Posted June 10, 2020 by Nicky in Reviews / 0 Comments

Cover of The Secret Barrister: Stories of the Law and How It's BrokenStories of the Law and How It’s BrokenThe Secret Barrister

The Secret Barrister writes under this pseudonym in order to speak frankly — and in this book they let loose on the state of the legal system in Britain. The poor management of CPS, the decimation of legal aid, the Innocence Tax, and all the ways that the government (not just the Tories, but perhaps mostly) have messed up our adversarial system, prioritising statistics over justice… while arguably failing to properly prosecute many cases as paperwork slips and overworked CPS employees fail to come up with the goods.

The title might trick you into thinking that this is going to be juicy gossip about defending the indefensible and prosecuting the most egregious crimes, but instead the Secret Barrister has several bees in his bonnet (or wig, as the case may be) and they really let it rip. I barely understood our legal system before, and now I know two things: 1) I’m writing to the chocolate teapot I have to call my MP, for all the good he does (Dan Jarvis, I’m looking at you and your constant banging on about veterans like they’re the only constituents that matter; are you planning on replying to any of my letters anytime soon?) and 2) staying the hell away from the courts.

I don’t know how my sister can want to be a lawyer, ye gods. I mean, obviously it’s not all criminal law, but… yipes.

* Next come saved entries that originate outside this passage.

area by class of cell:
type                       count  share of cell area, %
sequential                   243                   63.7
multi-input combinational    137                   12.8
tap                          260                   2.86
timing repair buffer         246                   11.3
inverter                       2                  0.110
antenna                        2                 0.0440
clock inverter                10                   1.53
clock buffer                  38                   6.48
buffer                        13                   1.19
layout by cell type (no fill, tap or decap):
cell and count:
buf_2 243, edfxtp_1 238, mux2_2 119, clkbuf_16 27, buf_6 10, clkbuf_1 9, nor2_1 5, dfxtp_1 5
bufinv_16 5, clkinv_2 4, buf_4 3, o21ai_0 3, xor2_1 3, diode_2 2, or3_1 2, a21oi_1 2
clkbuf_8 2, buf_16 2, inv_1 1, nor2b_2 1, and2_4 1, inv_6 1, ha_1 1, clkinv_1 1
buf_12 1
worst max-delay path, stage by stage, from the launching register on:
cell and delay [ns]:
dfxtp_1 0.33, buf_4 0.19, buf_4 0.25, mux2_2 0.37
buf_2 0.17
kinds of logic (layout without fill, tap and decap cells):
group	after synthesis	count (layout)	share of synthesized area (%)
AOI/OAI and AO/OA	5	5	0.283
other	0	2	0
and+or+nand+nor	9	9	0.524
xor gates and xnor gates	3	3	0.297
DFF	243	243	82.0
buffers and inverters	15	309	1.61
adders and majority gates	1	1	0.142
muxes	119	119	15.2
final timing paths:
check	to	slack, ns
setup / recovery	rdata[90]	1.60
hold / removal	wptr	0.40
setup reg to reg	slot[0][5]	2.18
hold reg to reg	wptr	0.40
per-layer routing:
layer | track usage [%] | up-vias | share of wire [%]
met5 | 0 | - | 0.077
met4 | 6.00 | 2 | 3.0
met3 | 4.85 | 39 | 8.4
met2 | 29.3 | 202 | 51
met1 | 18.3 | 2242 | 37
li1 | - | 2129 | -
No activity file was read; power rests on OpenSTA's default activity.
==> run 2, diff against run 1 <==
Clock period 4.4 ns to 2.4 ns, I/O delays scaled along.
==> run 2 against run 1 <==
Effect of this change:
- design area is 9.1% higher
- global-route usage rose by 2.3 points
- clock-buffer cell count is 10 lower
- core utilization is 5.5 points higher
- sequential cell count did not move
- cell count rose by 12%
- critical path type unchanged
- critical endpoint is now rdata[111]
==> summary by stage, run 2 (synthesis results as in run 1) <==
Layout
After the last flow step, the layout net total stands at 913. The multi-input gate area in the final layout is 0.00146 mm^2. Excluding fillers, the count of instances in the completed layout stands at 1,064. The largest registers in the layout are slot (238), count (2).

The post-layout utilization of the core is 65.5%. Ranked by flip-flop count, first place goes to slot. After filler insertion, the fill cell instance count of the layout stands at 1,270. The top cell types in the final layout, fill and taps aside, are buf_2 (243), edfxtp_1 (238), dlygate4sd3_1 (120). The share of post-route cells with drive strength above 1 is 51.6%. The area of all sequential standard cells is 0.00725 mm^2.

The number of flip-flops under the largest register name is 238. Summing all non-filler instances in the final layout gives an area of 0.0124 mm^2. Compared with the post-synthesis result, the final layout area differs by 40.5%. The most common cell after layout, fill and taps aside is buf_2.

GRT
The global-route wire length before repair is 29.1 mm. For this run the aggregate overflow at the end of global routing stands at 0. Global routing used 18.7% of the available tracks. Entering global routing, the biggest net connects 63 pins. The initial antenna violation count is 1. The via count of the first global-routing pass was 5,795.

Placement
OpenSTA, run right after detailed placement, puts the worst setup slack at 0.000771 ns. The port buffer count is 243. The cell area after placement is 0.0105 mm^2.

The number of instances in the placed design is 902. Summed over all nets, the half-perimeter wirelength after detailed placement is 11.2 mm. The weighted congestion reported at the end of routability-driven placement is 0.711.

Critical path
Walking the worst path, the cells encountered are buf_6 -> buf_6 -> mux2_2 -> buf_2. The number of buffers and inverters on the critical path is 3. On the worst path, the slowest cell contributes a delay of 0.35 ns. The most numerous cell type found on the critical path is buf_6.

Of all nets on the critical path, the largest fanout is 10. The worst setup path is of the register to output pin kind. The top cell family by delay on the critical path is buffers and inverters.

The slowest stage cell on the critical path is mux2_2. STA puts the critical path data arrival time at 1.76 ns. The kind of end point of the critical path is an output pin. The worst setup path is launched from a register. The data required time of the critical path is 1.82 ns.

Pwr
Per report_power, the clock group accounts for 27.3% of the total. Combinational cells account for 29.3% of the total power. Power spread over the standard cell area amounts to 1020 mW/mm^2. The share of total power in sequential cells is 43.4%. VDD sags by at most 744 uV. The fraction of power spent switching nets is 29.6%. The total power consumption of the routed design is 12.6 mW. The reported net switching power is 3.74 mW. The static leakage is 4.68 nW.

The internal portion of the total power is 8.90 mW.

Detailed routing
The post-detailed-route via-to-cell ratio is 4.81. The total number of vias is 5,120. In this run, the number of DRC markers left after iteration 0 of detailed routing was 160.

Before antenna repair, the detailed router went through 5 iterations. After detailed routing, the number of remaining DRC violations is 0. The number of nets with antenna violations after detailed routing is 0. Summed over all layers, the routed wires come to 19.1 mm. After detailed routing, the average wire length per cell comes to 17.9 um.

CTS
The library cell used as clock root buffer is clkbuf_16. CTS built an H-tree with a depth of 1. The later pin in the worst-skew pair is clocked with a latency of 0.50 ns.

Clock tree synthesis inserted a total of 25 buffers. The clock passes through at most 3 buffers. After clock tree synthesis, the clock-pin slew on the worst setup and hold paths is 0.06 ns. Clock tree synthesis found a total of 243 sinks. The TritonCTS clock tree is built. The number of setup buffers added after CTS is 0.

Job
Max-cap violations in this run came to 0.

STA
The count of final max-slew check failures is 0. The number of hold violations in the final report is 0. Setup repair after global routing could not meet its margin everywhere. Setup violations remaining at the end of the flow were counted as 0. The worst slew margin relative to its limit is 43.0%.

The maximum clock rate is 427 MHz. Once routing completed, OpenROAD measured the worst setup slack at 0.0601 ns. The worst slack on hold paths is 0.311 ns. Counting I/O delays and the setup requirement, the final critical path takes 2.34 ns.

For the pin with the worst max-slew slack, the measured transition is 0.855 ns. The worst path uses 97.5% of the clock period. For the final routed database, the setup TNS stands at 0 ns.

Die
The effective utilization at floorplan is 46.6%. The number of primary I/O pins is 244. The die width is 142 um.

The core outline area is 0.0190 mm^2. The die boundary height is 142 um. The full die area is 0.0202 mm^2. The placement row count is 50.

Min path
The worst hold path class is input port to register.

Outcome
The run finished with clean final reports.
`src/hdl/tcw_pkg.sv`:
```
// Package for the text console writer: geometry constants, command and
// character codes, and the item and result types shared by the RTL.
// No dependencies.
`default_nettype none

package tcw_pkg;

  // screen geometry
  localparam int COLUMNS   = 80;
  localparam int ROWS      = 25;
  localparam int TAB_WIDTH = 8;

  // field widths
  localparam int CMD_W  = 2;
  localparam int CHAR_W = 8;
  localparam int ATTR_W = 8;
  localparam int COL_W  = $clog2(COLUMNS);
  localparam int ROW_W  = $clog2(ROWS);
  localparam int ADDR_W = $clog2(COLUMNS * ROWS);
  localparam int TAB_W  = (TAB_WIDTH > 1) ? $clog2(TAB_WIDTH) : 1;

  // stream payload widths (padded to whole bytes)
  localparam int IN_FIELDS_W   = CHAR_W + COL_W + ROW_W;
  localparam int IN_TDATA_W    = ((IN_FIELDS_W + 7) / 8) * 8;
  localparam int IN_TUSER_W    = CMD_W;
  localparam int OUT_FIELDS_W  = ADDR_W + CHAR_W + ATTR_W + ROW_W + ROW_W + COL_W + ROW_W;
  localparam int OUT_TDATA_W   = ((OUT_FIELDS_W + 7) / 8) * 8;
  localparam int OUT_TUSER_W   = 3;

  // command codes
  typedef enum logic [CMD_W-1:0] {
    CMD_PUT_CHAR     = 2'd0,
    CMD_SET_CURSOR   = 2'd1,
    CMD_CLEAR_SCREEN = 2'd2
  } cmd_e;

  // control characters
  localparam logic [CHAR_W-1:0] CH_BACKSPACE = 8'd8;
  localparam logic [CHAR_W-1:0] CH_TAB       = 8'd9;
  localparam logic [CHAR_W-1:0] CH_NEWLINE   = 8'd10;
  localparam logic [CHAR_W-1:0] CH_SPACE     = 8'd32;

  // one accepted command
  typedef struct packed {
    logic [ROW_W-1:0]  row;
    logic [COL_W-1:0]  column;
    logic [CHAR_W-1:0] character;
    logic [CMD_W-1:0]  command;
  } item_t;

  // one result
  typedef struct packed {
    logic              last;
    logic [ROW_W-1:0]  cursor_row;
    logic [COL_W-1:0]  cursor_col;
    logic [ROW_W-1:0]  top_row;
    logic              clear_all;
    logic [ROW_W-1:0]  cleared_row;
    logic              clear_row;
    logic [ATTR_W-1:0] cell_attr;
    logic [CHAR_W-1:0] cell_char;
    logic [ADDR_W-1:0] cell_address;
    logic              cell_write;
  } result_t;

endpackage

`default_nettype wire

```
`src/hdl/text_console_writer.sv`:
```
// A command is held in the input register, its result in the result register.
// One command per cycle while the result stream does not stall; a tab holds
// the input register for TAB_WIDTH results (eight), one result per unstalled cycle.
// The cursor, top-row offset and result are computed in one pass
// of logic between the input register and the result register.
// Reset (rst_ni low, asynchronous): cursor, top row and attribute go to zero.
`default_nettype none

module text_console_writer (
  input  wire                              clk_i,
  input  wire                              rst_ni,
  // attribute register write
  input  wire                              text_attr_we_i,
  input  wire  [tcw_pkg::ATTR_W-1:0]       text_attr_i,
  // command stream
  input  wire                              s_axis_tvalid,
  output logic                             s_axis_tready,
  // tdata: character[7:0], column[14:8], row[19:15], zero pad
  input  wire  [tcw_pkg::IN_TDATA_W-1:0]   s_axis_tdata,
  // tuser: command[1:0]
  input  wire  [tcw_pkg::IN_TUSER_W-1:0]   s_axis_tuser,
  // result stream
  output logic                             m_axis_tvalid,
  input  wire                              m_axis_tready,
  // tdata: cell_address[10:0], cell_char[18:11], cell_attr[26:19],
  //        cleared_row[31:27], top_row[36:32], cursor_col[43:37],
  //        cursor_row[48:44], zero pad
  output logic [tcw_pkg::OUT_TDATA_W-1:0]  m_axis_tdata,
  // tuser: cell_write[0], clear_row[1], clear_all[2]
  output logic [tcw_pkg::OUT_TUSER_W-1:0]  m_axis_tuser,
  output logic                             m_axis_tlast
);

  import tcw_pkg::*;

  // registers
  logic [ATTR_W-1:0] text_attr_q;
  logic              in_valid_q;
  item_t             item_q;
  logic [TAB_W-1:0]  tab_cnt_q;
  logic [COL_W-1:0]  cur_col_q, cur_col_d;
  logic [ROW_W-1:0]  cur_row_q, cur_row_d;
  logic [ROW_W-1:0]  top_q, top_d;
  logic              out_valid_q;
  result_t           res_q, res_d;

  // handshake
  logic out_free, advance, done, accept;

  // datapath helpers
  logic [ROW_W:0]    phys_sum;
  logic [ROW_W-1:0]  phys_row;
  logic [ADDR_W-1:0] row_base;
  logic [COL_W:0]    col_inc;
  logic              row_at_bottom;
  logic [ROW_W-1:0]  top_inc;
  logic              do_print;
  logic [CHAR_W-1:0] print_char;
  logic              do_newline;

  // physical row of the cursor and start address of that row
  always_comb begin
    phys_sum = {1'b0, top_q} + {1'b0, cur_row_q};
    if (phys_sum >= (ROW_W+1)'(ROWS)) begin
      phys_row = ROW_W'(phys_sum - (ROW_W+1)'(ROWS));
    end else begin
      phys_row = phys_sum[ROW_W-1:0];
    end
    row_base      = ADDR_W'(phys_row) * ADDR_W'(COLUMNS);
    col_inc       = {1'b0, cur_col_q} + (COL_W+1)'(1);
    row_at_bottom = (cur_row_q == ROW_W'(ROWS - 1));
    top_inc       = (top_q == ROW_W'(ROWS - 1)) ? '0 : top_q + ROW_W'(1);
  end

  // command decode and next cursor state
  always_comb begin
    res_d      = '0;
    res_d.last = 1'b1;
    cur_col_d  = cur_col_q;
    cur_row_d  = cur_row_q;
    top_d      = top_q;
    do_print   = 1'b0;
    print_char = item_q.character;
    do_newline = 1'b0;

    unique case (item_q.command)
      CMD_PUT_CHAR: begin
        if (item_q.character == CH_NEWLINE) begin
          do_newline = 1'b1;
        end else if (item_q.character == CH_BACKSPACE) begin
          if (cur_col_q != '0) begin
            cur_col_d          = cur_col_q - COL_W'(1);
            res_d.cell_write   = 1'b1;
            res_d.cell_address = row_base + ADDR_W'(cur_col_d);
            res_d.cell_char    = '0;
          end
        end else if (item_q.character == CH_TAB) begin
          do_print   = 1'b1;
          print_char = CH_SPACE;
          res_d.last = (tab_cnt_q == TAB_W'(TAB_WIDTH - 1));
        end else begin
          do_print = 1'b1;
        end
      end
      CMD_SET_CURSOR: begin
        cur_col_d = ({1'b0, item_q.column} >= (COL_W+1)'(COLUMNS)) ?
                    COL_W'(COLUMNS - 1) : item_q.column;
        cur_row_d = ({1'b0, item_q.row} >= (ROW_W+1)'(ROWS)) ?
                    ROW_W'(ROWS - 1) : item_q.row;
      end
      CMD_CLEAR_SCREEN: begin
        cur_col_d       = '0;
        cur_row_d       = '0;
        top_d           = '0;
        res_d.clear_all = 1'b1;
      end
      default: begin
      end
    endcase

    // printed character: write cursor cell, advance and wrap
    if (do_print) begin
      res_d.cell_write   = 1'b1;
      res_d.cell_address = row_base + ADDR_W'(cur_col_q);
      res_d.cell_char    = print_char;
      if (col_inc >= (COL_W+1)'(COLUMNS)) begin
        do_newline = 1'b1;
      end else begin
        cur_col_d = col_inc[COL_W-1:0];
      end
    end

    // next line, scrolling at the bottom
    if (do_newline) begin
      cur_col_d = '0;
      if (!row_at_bottom) begin
        cur_row_d = cur_row_q + ROW_W'(1);
      end else begin
        res_d.clear_row   = 1'b1;
        res_d.cleared_row = top_q;
        top_d             = top_inc;
      end
    end

    res_d.cell_attr  = res_d.cell_write ? text_attr_q : '0;
    res_d.top_row    = top_d;
    res_d.cursor_col = cur_col_d;
    res_d.cursor_row = cur_row_d;
  end

  // transaction control
  assign out_free      = !out_valid_q || m_axis_tready;
  assign advance       = in_valid_q && out_free;
  assign done          = advance && res_d.last;
  assign s_axis_tready = !in_valid_q || done;
  assign accept        = s_axis_tvalid && s_axis_tready;

  // control and state registers
  always_ff @(posedge clk_i or negedge rst_ni) begin
    if (!rst_ni) begin
      text_attr_q <= '0;
      in_valid_q  <= 1'b0;
      tab_cnt_q   <= '0;
      cur_col_q   <= '0;
      cur_row_q   <= '0;
      top_q       <= '0;
      out_valid_q <= 1'b0;
    end else begin
      if (text_attr_we_i) begin
        text_attr_q <= text_attr_i;
      end
      if (accept) begin
        in_valid_q <= 1'b1;
      end else if (done) begin
        in_valid_q <= 1'b0;
      end
      if (advance) begin
        tab_cnt_q <= done ? '0 : tab_cnt_q + TAB_W'(1);
        cur_col_q <= cur_col_d;
        cur_row_q <= cur_row_d;
        top_q     <= top_d;
      end
      if (out_free) begin
        out_valid_q <= advance;
      end
    end
  end

  // payload registers
  always_ff @(posedge clk_i) begin
    if (accept) begin
      item_q.command   <= s_axis_tuser[CMD_W-1:0];
      item_q.character <= s_axis_tdata[CHAR_W-1:0];
      item_q.column    <= s_axis_tdata[CHAR_W +: COL_W];
      item_q.row       <= s_axis_tdata[CHAR_W+COL_W +: ROW_W];
    end
    if (advance) begin
      res_q <= res_d;
    end
  end

  // output packing
  assign m_axis_tvalid = out_valid_q;
  assign m_axis_tlast  = res_q.last;
  assign m_axis_tuser  = {res_q.clear_all, res_q.clear_row, res_q.cell_write};
  assign m_axis_tdata  = OUT_TDATA_W'({res_q.cursor_row, res_q.cursor_col, res_q.top_row,
                                       res_q.cleared_row, res_q.cell_attr,
                                       res_q.cell_char, res_q.cell_address});

endmodule

`default_nettype wire
```
`config.mk`:
```
export PLATFORM = sky130hd
export DESIGN_NAME = text_console_writer
export DESIGN_NICKNAME = d
export VERILOG_FILES = /design/src/hdl/tcw_pkg.sv /design/src/hdl/text_console_writer.sv
export SDC_FILE = /design/constraint.sdc
export NUM_CORES = 1
export LEC_CHECK = 0
export ABC_AREA = 1
export BUFFER_PORTS_ARGS = -buffer_cell sky130_fd_sc_hd__buf_2
export CORE_MARGIN = 5
export CORE_UTILIZATION = 61
export CTS_CLUSTER_DIAMETER = 120
export CTS_CLUSTER_SIZE = 24
export DETAILED_ROUTE_END_ITERATION = 6
export PLACE_DENSITY = 0.95
export SETUP_SLACK_MARGIN = 0.02
export SLEW_MARGIN = 40
export SYNTH_ARGS = -nofsm -noshare
export SYNTH_HDL_FRONTEND = slang
export SYNTH_SLANG_ARGS = --single-unit
```
`constraint.sdc`:
```
create_clock -name clk_i -period 6 [get_ports clk_i]
set_clock_uncertainty 0.15 [all_clocks]
set_input_delay 0.6 -clock clk_i [delete_from_list [all_inputs] [get_ports clk_i]]
set_output_delay 0.6 -clock clk_i [all_outputs]
set_load 0.1 [all_outputs]
```
==> results.md <==
- Routed Antenna Nets: 0
- Layout Nets: 813
- Sequential cell area: 3000 µm²
- Register area share after synthesis: 0.499
- Initial DRC count: 444
- Power Dens Cells: 312 nW/µm²
- Die height: 109 µm
- Initial DRT Pass Iterations: 5
- Slowest cell delay on critical path: 0.60 ns
- Minimum hold slack: 0.111 ns
- Die Span X: 109 µm
- Fmax: 0.216 GHz
- Unique cell type count in the Yosys netlist: 40
- Max-slew violations: 0
- Initial Utilization: 0.621
- Share of cells above drive strength 1: 0.201
- Global placer's final weighted congestion: 0.888
- Area added between synthesis and finish: 11.0%
- Post-Synthesis Cell Area: 6020 µm²
- Worst path slowest cell: o21ai_0
- Worst EP arrival: 4.64 ns
- Total CTS buffers: 9
- Flops & latches, synth: 105
- Port bufs: 89
- Critical path, cell by cell: ha_1 > fa_1 > inv_1 > ha_1 > nand3b_1 > nand3_1 > nand2_1 > o21ai_0 > ha_1 > ha_1 > inv_1 > fa_1 > inv_1 > nand2_1 > nor2_1 > nand3_1 > nand3_1 > nand2_1
- Fillers: 724
- Number of max-cap violations: 0
- Mean routed wirelength per cell: 14.9 µm
- Die area: 11900 µm²
- Clock slew at reported path FFs: 0.11 ns
- Maximum vdd drop: 0.196 mV
- Layout Cells excl Fill: 875
- CP Launch Type: flop
- WP buf/inv: 3
- Hold Buf Count CTS: 0
- Antenna diode count: 0
- Syn_area_per_cell: 9.16 µm²
- Critical path fanouts, max: 6
- Slew headroom: 0.474
- Hold Vio Cnt, Final: 0
- Most used cell, CP: ha_1
- Crit-path leading delay family: adder cells
- Remaining routing DRC violations: 0
- Ports: 101
- DP HPWL: 9.52 mm
- Required time of the critical path: 6.00 ns
- Largest net degree at the start of global routing: 48
- Initial antenna violation count: 0
- First-pass GRT wire length: 21.5 mm
- Final period utilization: 0.773
- DR vias/cell: 5.38
- Final setup viols: 0
- Multi-input gate area: 2520 µm²
- H-tree lvl count: 3
- CP Capture Type: flop
- Most frequent cells in the layout: nand2_1 (147), buf_2 (89), inv_1 (82), edfxtp_1 (75), nand3_1 (55)
- GRT Util Overall: 0.229
- RSZ-0062 raised after global routing: false
- Most common cell after layout, fill and taps aside: nand2_1
- Clk root buf: clkbuf_8
- Post-CTS Setup Bufs: 0
- Worst Tran Pin Value: 0.787 ns
- Tmin final: 4.64 ns
- Clock sinks: 105
- DRT Wirelength: 13.0 mm
- Post-cts sizing count: 0
- Vias in the first global route: 4669
- Cell Rows: 36
- Setup Crit Path Kind: reg2reg
- Core area: 9680 µm²
- Status: finished, final reports clean
- Ys Warns: 0
- Leak Pwr: 3.25 nW
- Hold Path Class: in2async
- CTS max path bufs: 2
- Via count: 4704
- Congestion Overflow GR: 0
- CTS tree: built
- Clock latency on the worst-skew pair: 0.38 ns
- DP Cell Count: 859
- Setup_tns: 0 ns
- Post-Syn Instances: 657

And yes, there are one or two awful stories of justice gone awry, if that’s what you’re interested in. But instead, I recommend it as a way to get a handle on what our legal system really does, how it ought to work, and a little about what the government could be doing about it. It isn’t always an easy read, but the Secret Barrister writes clearly; law isn’t always something you can feel passionate about, but I am fully convinced of the Secret Barrister’s dedication to their work… and their desire to improve our system.